Tuesday, November 28
Twelve Sharp by Janet Evanovich
I was reading last night around midnight in bed next to the husband and as I was reading I couldn't hold back the laughs that came out of my mouth in one part in particular in this book. The husband had to shush me to keep me from being too loud so I wouldn't wake the kids.   I knew I wanted to share.

The book is Twelve Sharp by Janet Evanovich  About a young female bounty hunter based in Trenton NJ. Her romances and her wild adventures.
Within 'Chapter Nineteen':

     "Grandma jumped when the doorbell rang. 'That's my band!' she said, running for the door.
My father had a plate of Italian cookies in front of him and a cup of coffee. 'Band?'
'You don't want to know,' I told him. 'Eat your cookies. Enjoy your coffee.'
Sally and his crew trooped in, carrying instruments and amps.
'Man, this is so cool that we can rehearse here,' Sally said. 'We've been kicked out of every place else.'
Lula was the last in. She was carrying a bunch of bags, and she was wearing a blond wig.
'Wait until you see what I got,' she said. 'It's the bomb. This is the best outfit yet. And it hasn't got any feathers.'
Sally started setting up in the living room, plugging the amps in, unpacking his guitar. The other three guys were working, hauling in a drum set, keyboard, bass.
'What the heck?' my father said. 'What's going on?'
'I thought Sally was coming over for dessert,' my mother said. 'Who are these people?'
'The band,' my grandmother said. 'Nobody listens to me.'
'Of course no one listens to you, you old bat,' my father said. 'I'd have to blow my brains out if I listened to you.
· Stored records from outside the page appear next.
==> config.mk <==
export PLATFORM = sky130hd
export DESIGN_NAME = wake_mod_timer
export DESIGN_NICKNAME = d
export VERILOG_FILES = /design/src/rtl/wmt_pkg.sv /design/src/rtl/wmt_prescaler.sv /design/src/rtl/wmt_counter.sv /design/src/rtl/wmt_ctrl.sv /design/src/rtl/wake_mod_timer.sv
export SDC_FILE = /design/constraint.sdc
export NUM_CORES = 1
export LEC_CHECK = 0
export BUFFER_PORTS_ARGS = -buffer_cell sky130_fd_sc_hd__buf_2
export CORE_UTILIZATION = 50
export CTS_CLUSTER_DIAMETER = 150
export DETAILED_ROUTE_END_ITERATION = 7
export GPL_TIMING_DRIVEN = 0
export PLACE_DENSITY = 0.76
export SLEW_MARGIN = 20
export SYNTH_ARGS = -nofsm -noshare
export SYNTH_HDL_FRONTEND = slang
export SYNTH_SLANG_ARGS = --single-unit
==> constraint.sdc <==
create_clock -name clk -period 2.2 [get_ports clk]
set_input_delay 0.55 -clock clk [delete_from_list [all_inputs] [get_ports clk]]
set_output_delay 0.55 -clock clk [all_outputs]
set_load 0.005 [all_outputs]
==> src/rtl/wmt_pkg.sv <==
package wmt_pkg;
  // Control-word field positions
  localparam int unsigned SC_PS_LSB   = 0;
  localparam int unsigned SC_CLKS_LSB = 3;
  localparam int unsigned SC_TOIE_BIT = 6;
  localparam int unsigned SC_TOF_BIT  = 7;

  // Clock-select code that routes the tick input to the prescaler
  localparam logic [1:0] CLKS_TICK = 2'd2;

  typedef enum logic [1:0] {
    REG_CTRL  = 2'd0,
    REG_COUNT = 2'd1,
    REG_TERM  = 2'd2,
    REG_RELD  = 2'd3
  } reg_idx_e;
endpackage

==> src/rtl/wmt_prescaler.sv <==
module wmt_prescaler #(
  parameter int PS_W = 3
) (
  input  logic            clk,
  input  logic            rst_n,
  input  logic            run_i,
  input  logic [PS_W-1:0] ps_i,
  input  logic            restart_i,
  input  logic            tick_i,
  output logic            tick_o
);
  localparam int DIV_W = (1 << PS_W) - 1;

  logic [DIV_W-1:0] div_q;
  logic [DIV_W-1:0] mask;
  logic             div_end;

  // mask has the ps_i low bits set: the divider wraps at 2^ps_i - 1
  always_comb begin
    for (int i = 0; i < DIV_W; i++) begin
      mask[i] = (i < int'(ps_i));
    end
  end

  assign div_end = (div_q == mask);
  assign tick_o  = run_i && tick_i && div_end;

  always_ff @(posedge clk or negedge rst_n) begin
    if (!rst_n) begin
      div_q <= '0;
    end else if (!run_i || restart_i) begin
      div_q <= '0;
    end else if (tick_i) begin
      div_q <= div_end ? '0 : div_q + 1'b1;
    end
  end
endmodule

==> src/rtl/wmt_counter.sv <==
module wmt_counter #(
  parameter int CNT_W = 16
) (
  input  logic             clk,
  input  logic             rst_n,
  input  logic             tick_i,
  input  logic             cnt_wr_i,
  input  logic             term_wr_i,
  input  logic             reld_wr_i,
  input  logic [CNT_W-1:0] wdata_i,
  output logic [CNT_W-1:0] cnt_o,
  output logic [CNT_W-1:0] term_o,
  output logic [CNT_W-1:0] reld_o,
  output logic             ovf_o
);
  logic [CNT_W-1:0] cnt_q, term_q, reld_q;
  logic             at_term;

  assign at_term = (cnt_q == term_q);
  // A load from the bus has priority over the tick and suppresses the wrap
  assign ovf_o   = tick_i && !cnt_wr_i && at_term;

  always_ff @(posedge clk or negedge rst_n) begin
    if (!rst_n) begin
      cnt_q <= '0;
    end else if (cnt_wr_i) begin
      cnt_q <= reld_q;
    end else if (tick_i) begin
      cnt_q <= at_term ? reld_q : cnt_q + 1'b1;
    end
  end

  always_ff @(posedge clk or negedge rst_n) begin
    if (!rst_n) begin
      term_q <= '0;
      reld_q <= '0;
    end else begin
      if (term_wr_i) term_q <= wdata_i;
      if (reld_wr_i) reld_q <= wdata_i;
    end
  end

  assign cnt_o  = cnt_q;
  assign term_o = term_q;
  assign reld_o = reld_q;
endmodule

==> src/rtl/wmt_ctrl.sv <==
module wmt_ctrl #(
  parameter int PS_W   = 3,
  parameter int CLKS_W = 2
) (
  input  logic              clk,
  input  logic              rst_n,
  input  logic              wr_i,
  input  logic [PS_W-1:0]   ps_wd_i,
  input  logic [CLKS_W-1:0] clks_wd_i,
  input  logic              toie_wd_i,
  input  logic              tof_wd_i,
  input  logic              ovf_i,
  output logic [PS_W-1:0]   ps_o,
  output logic [CLKS_W-1:0] clks_o,
  output logic              toie_o,
  output logic              tof_o
);
  logic [PS_W-1:0]   ps_q;
  logic [CLKS_W-1:0] clks_q;
  logic              toie_q, tof_q;

  always_ff @(posedge clk or negedge rst_n) begin
    if (!rst_n) begin
      ps_q   <= '0;
      clks_q <= '0;
      toie_q <= 1'b0;
    end else if (wr_i) begin
      ps_q   <= ps_wd_i;
      clks_q <= clks_wd_i;
      toie_q <= toie_wd_i;
    end
  end

  // Sticky flag: set beats a software clear in the same cycle
  always_ff @(posedge clk or negedge rst_n) begin
    if (!rst_n) begin
      tof_q <= 1'b0;
    end else if (ovf_i) begin
      tof_q <= 1'b1;
    end else if (wr_i && !tof_wd_i) begin
      tof_q <= 1'b0;
    end
  end

  assign ps_o   = ps_q;
  assign clks_o = clks_q;
  assign toie_o = toie_q;
  assign tof_o  = tof_q;
endmodule

==> src/rtl/wake_mod_timer.sv <==
module wake_mod_timer #(
  parameter int DATA_W = 32,
  parameter int CNT_W  = 16,
  parameter int PS_W   = 3,
  parameter int CLKS_W = 2
) (
  input  logic              clk,
  input  logic              rst_n,
  input  logic              tick_i,
  input  logic              bus_sel,
  input  logic              bus_wr,
  input  logic [3:0]        bus_addr,
  input  logic [DATA_W-1:0] bus_wdata,
  output logic [DATA_W-1:0] bus_rdata,
  output logic              irq_o
);
  import wmt_pkg::*;

  reg_idx_e          idx;
  logic              wr_en;
  logic              ctrl_wr, cnt_wr, term_wr, reld_wr;
  logic [PS_W-1:0]   ps_q;
  logic [CLKS_W-1:0] clks_q;
  logic              toie_q, tof_q;
  logic              run, ptick, ovf;
  logic [CNT_W-1:0]  cnt_q, term_q, reld_q;

  assign idx     = reg_idx_e'(bus_addr[3:2]);
  assign wr_en   = bus_sel && bus_wr;
  assign ctrl_wr = wr_en && (idx == REG_CTRL);
  assign cnt_wr  = wr_en && (idx == REG_COUNT);
  assign term_wr = wr_en && (idx == REG_TERM);
  assign reld_wr = wr_en && (idx == REG_RELD);

  assign run = (clks_q == CLKS_W'(CLKS_TICK));

  wmt_ctrl #(.PS_W(PS_W), .CLKS_W(CLKS_W)) u_ctrl (
    .clk       (clk),
    .rst_n     (rst_n),
    .wr_i      (ctrl_wr),
    .ps_wd_i   (bus_wdata[SC_PS_LSB +: PS_W]),
    .clks_wd_i (bus_wdata[SC_CLKS_LSB +: CLKS_W]),
    .toie_wd_i (bus_wdata[SC_TOIE_BIT]),
    .tof_wd_i  (bus_wdata[SC_TOF_BIT]),
    .ovf_i     (ovf),
    .ps_o      (ps_q),
    .clks_o    (clks_q),
    .toie_o    (toie_q),
    .tof_o     (tof_q)
  );

  wmt_prescaler #(.PS_W(PS_W)) u_presc (
    .clk       (clk),
    .rst_n     (rst_n),
    .run_i     (run),
    .ps_i      (ps_q),
    .restart_i (ctrl_wr),
    .tick_i    (tick_i),
    .tick_o    (ptick)
  );

  wmt_counter #(.CNT_W(CNT_W)) u_cnt (
    .clk       (clk),
    .rst_n     (rst_n),
    .tick_i    (ptick),
    .cnt_wr_i  (cnt_wr),
    .term_wr_i (term_wr),
    .reld_wr_i (reld_wr),
    .wdata_i   (bus_wdata[CNT_W-1:0]),
    .cnt_o     (cnt_q),
    .term_o    (term_q),
    .reld_o    (reld_q),
    .ovf_o     (ovf)
  );

  always_comb begin
    bus_rdata = '0;
    unique case (idx)
      REG_CTRL: begin
        bus_rdata[SC_PS_LSB +: PS_W]     = ps_q;
        bus_rdata[SC_CLKS_LSB +: CLKS_W] = clks_q;
        bus_rdata[SC_TOIE_BIT]           = toie_q;
        bus_rdata[SC_TOF_BIT]            = tof_q;
      end
      REG_COUNT: bus_rdata[CNT_W-1:0] = cnt_q;
      REG_TERM:  bus_rdata[CNT_W-1:0] = term_q;
      REG_RELD:  bus_rdata[CNT_W-1:0] = reld_q;
      default:   bus_rdata = '0;
    endcase
  end

  assign irq_o = tof_q && toie_q;
endmodule

==> out/results.tsv <==
stage	metric	value	unit
floorplanning	io pins	74	
timing	Rel. slew slack	47.11	%
clocking	Num Clock Sinks	62	
timing	Slew @ Worst Pin	793.4	ps
floorplanning	core region area	0.006982	mm^2
global_routing	grt total ovfl	0	
critical_path	Slowest cell on crit path	dfrtp_1	
routing	drc violations	0	
synthesis	top post-synthesis cells by area	dfrtp_1 (42%), mux2_2 (14%), xor2_1 (3.8%)	
synthesis	Distinct cells, synth	52	
placed_design	I/O Buffers	38	
clocking	clk slew on worst S/H paths	70	ps
timing	count of final setup violators	0	
routing	Final ANT Viol Nets	0	
critical_path	crit path DAT	2360	ps
routing	DRT iter0 DRCs	225	
timing	fin crit period	2179	ps
timing	unrepaired setup endpoints after global routing	yes	
layout	antenna diode instance count	0	
synthesis	YS warnings	0	
floorplanning	Die W	87.99	um
critical_path	data required time at the worst endpoint	2380	ps
critical_path	CP Class	reg -> reg	
synthesis	Async SR Flop Fraction	100.0	%
power_and_ir_drop	Leak	1.952	nW
floorplanning	Cell Rows	30	
power_and_ir_drop	pwr dens	841.0	mW/mm^2
clocking	Bufs on Longest Clock Path	2	
floorplanning	Die Height	87.99	um
routing	drt pass-1 iters	5	
layout	layout cells sized above 1	37.53	%
routing	total number of vias	3075	
clocking	CTS root buffer	clkbuf_8	
timing	final worst path period share	99.05	%
critical_path	Startpoint Class	flop	
critical_path	Critical Path End Type	flop	
global_routing	GRT Util Overall	24.06	%
layout	Layout Nets	468	
routing	post-DR wirelength/cell	17.18	um
synthesis	Synth area leader	dfrtp_1	
clocking	CTS H-tree depth	3	
critical_path	worst path cell trace	buf_6 > or3_4 > o311ai_4 > and4_4 > buf_6 > and2_4 > o2bb2ai_1 > a21oi_1	
critical_path	Crit path top cell by count	buf_6	
placed_design	GPL Wtd Cong	0.9592	
run_status	status	finished clean	
timing	Setup TNS	0	ps
synthesis	EDFF count, synth	0	
critical_path	Worst setup startpoint	u_ctrl.ps_o[1]	
layout	storage element area	0.001556	mm^2
floorplanning	die area	0.007742	mm^2
power_and_ir_drop	overall power	3.722	mW
layout	Multi-input gate area	0.001997	mm^2
floorplanning	Initial Util	52.96	%
placed_design	dpl cell area	0.004068	mm^2
routing	WL final	9019	um
routing	via density per instance	5.857	
timing	max-slew violations	0	
timing	Max Clock Freq	0.4589	GHz
timing	Fin. Hold Viols	0	
synthesis	Cells after Synth	352	
synthesis	Synth Flop Type	dfrtp_1	
critical_path	reg-to-reg startpoint	u_ctrl.ps_o[1]	
layout	fin area	0.004425	mm^2
layout	final design utilization	63.39	%
global_routing	first-pass GRT wire length	13960	um
layout	Layout area overhead	19.70	%
worst_hold_path	Worst Hold Class	in -> async	
global_routing	initial antenna violation count	0	
synthesis	syn_area_per_cell	10.50	um^2
clocking	CTS tree	done	
synthesis	Synth top area share	41.96	%
job	Max-Cap Viols	0	
critical_path	Crit Path Max Fanout	5	
timing	smallest hold slack	297.9	ps
clocking	Inserted Clock Buffers	9	
layout	# fillers	575	
global_routing	largest net degree at the start of global routing	63	
synthesis	Seq/Total Area, Yosys	41.96	%
timing	Clock Skew	8.725	ps
global_routing	vias in the first global route	2886	
critical_path	Max stage delay on crit path	370	ps
synthesis	#FFs+latches synth	62	
placed_design	Final HPWL DP	6094	um
clocking	Skew-Pair Late Insertion Delay	340	ps
power_and_ir_drop	worst vdd ir	0.5694	mV
synthesis	Mapped Area	0.003697	mm^2
## worst paths after layout
path	depth (start not counted)	endpoint	slack, ps
min	1	u_ctrl.clks_o[0]	300
min in group clk	2	u_cnt.term_o[12]	450
max	8	u_cnt.cnt_o[15]	20
max reg2reg	8	u_cnt.cnt_o[15]	20
max in group asynchronous	1	u_cnt.cnt_o[1]	1340
min reg2reg	1	u_cnt.reld_o[6]	540
## registers in the layout, indices dropped and copies added, names as in the netlist
name           count
u_ctrl.tof_o       1
u_ctrl.clks_o      2
u_cnt.cnt_o       16
u_ctrl.ps_o        3
u_presc.div_q      7
u_ctrl.toie_o      1
u_cnt.term_o      16
u_cnt.reld_o      16
## per-stage QoR
step / cells / worst slack, ps
CTS: 516 / 0.8746
global placement: 501 / -527.9
global route: 525 / -33.33
floorplan: 367 / 1.972
detailed placement: 501 / -536.0
finish: 525 / 20.97
## power breakdown
part	switching [mW]	internal, mW	leakage [nW]
logic	0.524	0.602	1.12
clock network	0.430	0.464	0.0865
registers	0.306	1.40	0.746
total	1.26	2.46	1.95
## cell families after synthesis
group                    count (synthesis)  share of synthesized area, %
AO/OA/AOI/OAI                           81                         14.86
XOR/XNOR                                17                         4.027
AND/OR/NAND/NOR                         93                         13.40
adder cells (fa/ha/maj)                  2                        0.6767
flip-flops                              62                         41.96
other                                    1                        0.1014
multiplexers                            53                         18.34
buffers and inverters                   43                         6.633
## metal layers
layer  global-route usage [%]  vias up  wire, um
li1                         -     1408         -
met1                    31.71     1497      3859
met2                    38.05      144      4427
met3                    3.676       26       492
met4                    13.41        0       238
met5                        0        -         0
## cell usage after synthesis, types with 3 or more instances
cell / count
buf_4: 16
nor2b_1: 3
a21oi_1: 22
a31oi_1: 5
a22o_1: 9
buf_2: 7
nand2_1: 21
and3_1: 4
nor2_1: 21
o32ai_1: 3
o2bb2ai_1: 3
inv_1: 6
xor2_1: 16
nor4_1: 7
o22ai_1: 5
dfrtp_1: 62
and2_1: 4
o21ai_0: 17
mux2_2: 45
nand3_1: 9
nand4_1: 4
nand2b_1: 6
mux4_2: 6
clkbuf_1: 12
## layout by cell type, fill, tap and decap left out, drive strengths merged, types with 16 or more instances in the layout
cell type  instances
buf               76
nand2             22
clkbuf            22
dfrtp             62
nor2              21
o21ai             17
mux2              45
xor2              16
conb              16
a21oi             22
## timing repair
| item | 4_1_cts | 5_1_grt |
|---|---|---|
| gates cloned | 0 | 1 |
| hold buffers | 0 | 0 |
| pin swaps | 3 | 6 |
| gates resized for setup | 21 | 16 |
| setup buffers | 0 | 11 |
| setup endpoints to repair | 30 | 19 |
## critical path, delay by kind of cell, from the launching register on
family          cells  cell delay [ps]
buf+inv             2              240
compound gates      3              610
simple gates        3              810
flops               1              370
## cell type report
cell class | instances | area share, %
flip-flops and latches | 62 | 35.17
plain buffers | 34 | 6.361
repair buffers | 50 | 6.333
inverters | 6 | 0.5089
clock buffers | 14 | 3.675
multi-input cells | 262 | 45.12
clock inverters | 1 | 0.1131
well taps | 96 | 2.714
Note: power is estimated with default switching activity, not from simulation.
How am I going to watch television? There's a ball game tonight. The Yankees are playing. Get these people out of my living room. Someone call the police.'
We all looked at Morelli.
'Do something,' my father said to Morelli.
Morelli slid his arm across the back of my chair and whispered into my ear. 'Help.'
'Wait a minute,' my grandmother yelled. 'I live here too. And this here's an important moment in my life. And you know how old I am I might not have many more moments left.'
Clearly that statement represented the pot of gold at the end of the rainbow for my father.
'We gotta go upstairs and get dressed,' Lula said to Grandma. 'And I got a wig for you too.'
'Maybe you should go to the lodge,' I said to my father. 'I thought Thursday was pinochle night.'
'It's always pinochle night at the lodge. I wanted to see the ball game tonight.'
'Don't they have a television at the lodge?'
'Yeah, they got one in the bar.' He looked at his coffee and cookies. 'I'm not done eating.'
'A bag!' I said to my mother. 'For God's sake, put his cookies in a bag.'
'I have to get changed,' Sally said, going upstairs. 'I'll only be a minute.'
'Hurry!' I shouted to my mother. 'What's holding up that bag?'
The bass player started tuning, adjusting the volume on the amp. The first sound that came out was Wangggggg!
'Holy crap,' my father said. 'What in the beejeezus was that?'
'Bass,' Morelli said, eyeing a cookie on my father's plate.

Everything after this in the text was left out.